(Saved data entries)
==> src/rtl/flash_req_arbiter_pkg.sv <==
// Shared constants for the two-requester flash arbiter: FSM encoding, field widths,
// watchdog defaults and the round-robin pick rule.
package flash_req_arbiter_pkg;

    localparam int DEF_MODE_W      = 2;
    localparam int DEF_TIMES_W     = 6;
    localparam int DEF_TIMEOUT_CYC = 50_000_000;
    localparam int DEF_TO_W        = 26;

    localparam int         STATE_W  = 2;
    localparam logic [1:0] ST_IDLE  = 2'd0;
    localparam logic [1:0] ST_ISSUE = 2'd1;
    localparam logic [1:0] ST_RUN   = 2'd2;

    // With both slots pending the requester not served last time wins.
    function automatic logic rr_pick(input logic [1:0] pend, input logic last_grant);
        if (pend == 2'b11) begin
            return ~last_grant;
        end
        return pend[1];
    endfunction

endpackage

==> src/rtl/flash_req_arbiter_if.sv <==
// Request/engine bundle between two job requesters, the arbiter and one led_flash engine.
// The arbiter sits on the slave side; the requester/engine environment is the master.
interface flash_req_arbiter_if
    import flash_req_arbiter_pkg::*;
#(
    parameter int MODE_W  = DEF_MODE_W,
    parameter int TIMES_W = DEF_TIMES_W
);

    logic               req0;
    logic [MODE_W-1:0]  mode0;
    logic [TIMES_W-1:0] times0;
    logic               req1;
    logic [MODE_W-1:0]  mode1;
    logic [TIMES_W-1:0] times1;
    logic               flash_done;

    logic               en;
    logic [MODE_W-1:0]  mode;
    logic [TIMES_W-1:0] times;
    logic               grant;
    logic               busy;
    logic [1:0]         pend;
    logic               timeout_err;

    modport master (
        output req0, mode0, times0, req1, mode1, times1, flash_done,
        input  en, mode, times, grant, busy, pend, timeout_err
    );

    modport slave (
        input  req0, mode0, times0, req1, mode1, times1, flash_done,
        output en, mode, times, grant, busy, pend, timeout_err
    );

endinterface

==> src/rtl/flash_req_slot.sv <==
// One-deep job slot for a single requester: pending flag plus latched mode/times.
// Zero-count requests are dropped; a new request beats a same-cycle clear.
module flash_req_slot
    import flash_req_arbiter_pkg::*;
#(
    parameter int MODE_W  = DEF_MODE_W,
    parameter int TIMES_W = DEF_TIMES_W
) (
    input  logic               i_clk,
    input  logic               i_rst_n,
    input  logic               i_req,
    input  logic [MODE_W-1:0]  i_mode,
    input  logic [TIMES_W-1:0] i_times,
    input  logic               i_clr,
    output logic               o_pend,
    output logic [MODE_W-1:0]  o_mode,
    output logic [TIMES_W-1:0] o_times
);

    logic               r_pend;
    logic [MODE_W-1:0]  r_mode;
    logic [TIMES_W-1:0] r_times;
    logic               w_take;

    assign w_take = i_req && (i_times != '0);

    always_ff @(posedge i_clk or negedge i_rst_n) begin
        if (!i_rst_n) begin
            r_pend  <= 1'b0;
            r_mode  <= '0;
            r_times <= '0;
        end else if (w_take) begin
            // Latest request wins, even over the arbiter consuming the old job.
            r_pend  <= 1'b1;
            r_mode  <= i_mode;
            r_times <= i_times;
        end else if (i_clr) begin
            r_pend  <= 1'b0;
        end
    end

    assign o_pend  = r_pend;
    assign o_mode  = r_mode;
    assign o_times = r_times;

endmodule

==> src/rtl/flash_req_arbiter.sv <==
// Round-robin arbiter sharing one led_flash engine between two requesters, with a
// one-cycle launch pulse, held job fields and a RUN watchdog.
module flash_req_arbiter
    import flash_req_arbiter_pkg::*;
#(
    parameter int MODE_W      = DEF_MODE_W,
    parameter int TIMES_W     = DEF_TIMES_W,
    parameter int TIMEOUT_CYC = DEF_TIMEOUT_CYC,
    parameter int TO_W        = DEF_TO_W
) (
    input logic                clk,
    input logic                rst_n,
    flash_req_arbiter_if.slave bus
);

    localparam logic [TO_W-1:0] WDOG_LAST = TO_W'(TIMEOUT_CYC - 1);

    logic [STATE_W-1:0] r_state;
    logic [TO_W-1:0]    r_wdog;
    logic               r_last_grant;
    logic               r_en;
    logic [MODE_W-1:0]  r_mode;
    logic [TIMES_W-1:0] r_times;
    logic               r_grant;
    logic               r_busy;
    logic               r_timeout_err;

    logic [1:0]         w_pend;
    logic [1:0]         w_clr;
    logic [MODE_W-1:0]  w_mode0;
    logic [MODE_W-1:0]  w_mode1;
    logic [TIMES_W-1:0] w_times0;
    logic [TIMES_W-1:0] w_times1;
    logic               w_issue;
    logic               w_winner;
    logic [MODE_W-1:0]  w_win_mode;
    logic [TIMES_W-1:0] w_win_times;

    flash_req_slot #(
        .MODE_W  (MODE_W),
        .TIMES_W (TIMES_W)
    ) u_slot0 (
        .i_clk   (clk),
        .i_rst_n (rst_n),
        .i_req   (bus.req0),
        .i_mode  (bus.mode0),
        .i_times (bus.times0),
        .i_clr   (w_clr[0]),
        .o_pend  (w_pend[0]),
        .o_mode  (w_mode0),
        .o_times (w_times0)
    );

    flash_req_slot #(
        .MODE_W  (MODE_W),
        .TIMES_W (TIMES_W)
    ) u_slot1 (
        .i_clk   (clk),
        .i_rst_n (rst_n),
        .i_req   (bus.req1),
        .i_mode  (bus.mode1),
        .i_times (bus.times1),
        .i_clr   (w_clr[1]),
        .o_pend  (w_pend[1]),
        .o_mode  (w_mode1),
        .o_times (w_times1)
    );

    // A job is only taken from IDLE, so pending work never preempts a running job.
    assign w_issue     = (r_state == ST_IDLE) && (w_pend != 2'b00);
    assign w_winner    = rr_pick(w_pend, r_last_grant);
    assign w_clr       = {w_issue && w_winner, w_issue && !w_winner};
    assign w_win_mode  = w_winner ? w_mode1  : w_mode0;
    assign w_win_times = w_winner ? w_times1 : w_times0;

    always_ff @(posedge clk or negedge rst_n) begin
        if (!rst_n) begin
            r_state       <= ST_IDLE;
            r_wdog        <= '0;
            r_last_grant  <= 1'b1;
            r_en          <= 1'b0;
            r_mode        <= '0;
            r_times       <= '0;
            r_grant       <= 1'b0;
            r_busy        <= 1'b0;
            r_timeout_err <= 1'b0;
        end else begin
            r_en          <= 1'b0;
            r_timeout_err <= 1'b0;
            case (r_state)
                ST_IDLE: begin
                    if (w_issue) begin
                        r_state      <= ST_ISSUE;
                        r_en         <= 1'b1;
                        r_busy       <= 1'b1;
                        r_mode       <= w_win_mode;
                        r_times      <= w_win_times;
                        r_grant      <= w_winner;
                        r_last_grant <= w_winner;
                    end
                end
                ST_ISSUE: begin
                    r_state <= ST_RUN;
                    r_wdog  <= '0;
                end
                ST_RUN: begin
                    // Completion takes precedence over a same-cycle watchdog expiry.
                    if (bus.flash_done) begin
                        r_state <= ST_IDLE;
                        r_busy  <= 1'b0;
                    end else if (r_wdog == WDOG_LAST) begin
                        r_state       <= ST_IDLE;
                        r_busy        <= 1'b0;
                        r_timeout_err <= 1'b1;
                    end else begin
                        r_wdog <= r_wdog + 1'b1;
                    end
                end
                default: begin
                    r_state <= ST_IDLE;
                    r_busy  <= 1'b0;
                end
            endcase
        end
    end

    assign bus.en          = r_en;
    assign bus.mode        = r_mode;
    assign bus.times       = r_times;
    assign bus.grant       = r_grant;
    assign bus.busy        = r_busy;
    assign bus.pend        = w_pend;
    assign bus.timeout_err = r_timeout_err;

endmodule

=== Assignment ===
Each line must be given again exactly as written above.

=== Task result ===
==> src/rtl/flash_req_arbiter_pkg.sv <==
// Shared constants for the two-requester flash arbiter: FSM encoding, field widths,
// watchdog defaults and the round-robin pick rule.
package flash_req_arbiter_pkg;

    localparam int DEF_MODE_W      = 2;
    localparam int DEF_TIMES_W     = 6;
    localparam int DEF_TIMEOUT_CYC = 50_000_000;
    localparam int DEF_TO_W        = 26;

    localparam int         STATE_W  = 2;
    localparam logic [1:0] ST_IDLE  = 2'd0;
    localparam logic [1:0] ST_ISSUE = 2'd1;
    localparam logic [1:0] ST_RUN   = 2'd2;

    // With both slots pending the requester not served last time wins.
    function automatic logic rr_pick(input logic [1:0] pend, input logic last_grant);
        if (pend == 2'b11) begin
            return ~last_grant;
        end
        return pend[1];
    endfunction

endpackage

==> src/rtl/flash_req_arbiter_if.sv <==
// Request/engine bundle between two job requesters, the arbiter and one led_flash engine.
// The arbiter sits on the slave side; the requester/engine environment is the master.
interface flash_req_arbiter_if
    import flash_req_arbiter_pkg::*;
#(
    parameter int MODE_W  = DEF_MODE_W,
    parameter int TIMES_W = DEF_TIMES_W
);

    logic               req0;
    logic [MODE_W-1:0]  mode0;
    logic [TIMES_W-1:0] times0;
    logic               req1;
    logic [MODE_W-1:0]  mode1;
    logic [TIMES_W-1:0] times1;
    logic               flash_done;

    logic               en;
    logic [MODE_W-1:0]  mode;
    logic [TIMES_W-1:0] times;
    logic               grant;
    logic               busy;
    logic [1:0]         pend;
    logic               timeout_err;

    modport master (
        output req0, mode0, times0, req1, mode1, times1, flash_done,
        input  en, mode, times, grant, busy, pend, timeout_err
    );

    modport slave (
        input  req0, mode0, times0, req1, mode1, times1, flash_done,
        output en, mode, times, grant, busy, pend, timeout_err
    );

endinterface

==> src/rtl/flash_req_slot.sv <==
// One-deep job slot for a single requester: pending flag plus latched mode/times.
// Zero-count requests are dropped; a new request beats a same-cycle clear.
module flash_req_slot
    import flash_req_arbiter_pkg::*;
#(
    parameter int MODE_W  = DEF_MODE_W,
    parameter int TIMES_W = DEF_TIMES_W
) (
    input  logic               i_clk,
    input  logic               i_rst_n,
    input  logic               i_req,
    input  logic [MODE_W-1:0]  i_mode,
    input  logic [TIMES_W-1:0] i_times,
    input  logic               i_clr,
    output logic               o_pend,
    output logic [MODE_W-1:0]  o_mode,
    output logic [TIMES_W-1:0] o_times
);

    logic               r_pend;
    logic [MODE_W-1:0]  r_mode;
    logic [TIMES_W-1:0] r_times;
    logic               w_take;

    assign w_take = i_req && (i_times != '0);

    always_ff @(posedge i_clk or negedge i_rst_n) begin
        if (!i_rst_n) begin
            r_pend  <= 1'b0;
            r_mode  <= '0;
            r_times <= '0;
        end else if (w_take) begin
            // Latest request wins, even over the arbiter consuming the old job.
            r_pend  <= 1'b1;
            r_mode  <= i_mode;
            r_times <= i_times;
        end else if (i_clr) begin
            r_pend  <= 1'b0;
        end
    end

    assign o_pend  = r_pend;
    assign o_mode  = r_mode;
    assign o_times = r_times;

endmodule

==> src/rtl/flash_req_arbiter.sv <==
// Round-robin arbiter sharing one led_flash engine between two requesters, with a
// one-cycle launch pulse, held job fields and a RUN watchdog.
module flash_req_arbiter
    import flash_req_arbiter_pkg::*;
#(
    parameter int MODE_W      = DEF_MODE_W,
    parameter int TIMES_W     = DEF_TIMES_W,
    parameter int TIMEOUT_CYC = DEF_TIMEOUT_CYC,
    parameter int TO_W        = DEF_TO_W
) (
    input logic                clk,
    input logic                rst_n,
    flash_req_arbiter_if.slave bus
);

    localparam logic [TO_W-1:0] WDOG_LAST = TO_W'(TIMEOUT_CYC - 1);

    logic [STATE_W-1:0] r_state;
    logic [TO_W-1:0]    r_wdog;
    logic               r_last_grant;
    logic               r_en;
    logic [MODE_W-1:0]  r_mode;
    logic [TIMES_W-1:0] r_times;
    logic               r_grant;
    logic               r_busy;
    logic               r_timeout_err;

    logic [1:0]         w_pend;
    logic [1:0]         w_clr;
    logic [MODE_W-1:0]  w_mode0;
    logic [MODE_W-1:0]  w_mode1;
    logic [TIMES_W-1:0] w_times0;
    logic [TIMES_W-1:0] w_times1;
    logic               w_issue;
    logic               w_winner;
    logic [MODE_W-1:0]  w_win_mode;
    logic [TIMES_W-1:0] w_win_times;

    flash_req_slot #(
        .MODE_W  (MODE_W),
        .TIMES_W (TIMES_W)
    ) u_slot0 (
        .i_clk   (clk),
        .i_rst_n (rst_n),
        .i_req   (bus.req0),
        .i_mode  (bus.mode0),
        .i_times (bus.times0),
        .i_clr   (w_clr[0]),
        .o_pend  (w_pend[0]),
        .o_mode  (w_mode0),
        .o_times (w_times0)
    );

    flash_req_slot #(
        .MODE_W  (MODE_W),
        .TIMES_W (TIMES_W)
    ) u_slot1 (
        .i_clk   (clk),
        .i_rst_n (rst_n),
        .i_req   (bus.req1),
        .i_mode  (bus.mode1),
        .i_times (bus.times1),
        .i_clr   (w_clr[1]),
        .o_pend  (w_pend[1]),
        .o_mode  (w_mode1),
        .o_times (w_times1)
    );

    // A job is only taken from IDLE, so pending work never preempts a running job.
    assign w_issue     = (r_state == ST_IDLE) && (w_pend != 2'b00);
    assign w_winner    = rr_pick(w_pend, r_last_grant);
    assign w_clr       = {w_issue && w_winner, w_issue && !w_winner};
    assign w_win_mode  = w_winner ? w_mode1  : w_mode0;
    assign w_win_times = w_winner ? w_times1 : w_times0;

    always_ff @(posedge clk or negedge rst_n) begin
        if (!rst_n) begin
            r_state       <= ST_IDLE;
            r_wdog        <= '0;
            r_last_grant  <= 1'b1;
            r_en          <= 1'b0;
            r_mode        <= '0;
            r_times       <= '0;
            r_grant       <= 1'b0;
            r_busy        <= 1'b0;
            r_timeout_err <= 1'b0;
        end else begin
            r_en          <= 1'b0;
            r_timeout_err <= 1'b0;
            case (r_state)
                ST_IDLE: begin
                    if (w_issue) begin
                        r_state      <= ST_ISSUE;
                        r_en         <= 1'b1;
                        r_busy       <= 1'b1;
                        r_mode       <= w_win_mode;
                        r_times      <= w_win_times;
                        r_grant      <= w_winner;
                        r_last_grant <= w_winner;
                    end
                end
                ST_ISSUE: begin
                    r_state <= ST_RUN;
                    r_wdog  <= '0;
                end
                ST_RUN: begin
                    // Completion takes precedence over a same-cycle watchdog expiry.
                    if (bus.flash_done) begin
                        r_state <= ST_IDLE;
                        r_busy  <= 1'b0;
                    end else if (r_wdog == WDOG_LAST) begin
                        r_state       <= ST_IDLE;
                        r_busy        <= 1'b0;
                        r_timeout_err <= 1'b1;
                    end else begin
                        r_wdog <= r_wdog + 1'b1;
                    end
                end
                default: begin
                    r_state <= ST_IDLE;
                    r_busy  <= 1'b0;
                end
            endcase
        end
    end

    assign bus.en          = r_en;
    assign bus.mode        = r_mode;
    assign bus.times       = r_times;
    assign bus.grant       = r_grant;
    assign bus.busy        = r_busy;
    assign bus.pend        = w_pend;
    assign bus.timeout_err = r_timeout_err;

endmodule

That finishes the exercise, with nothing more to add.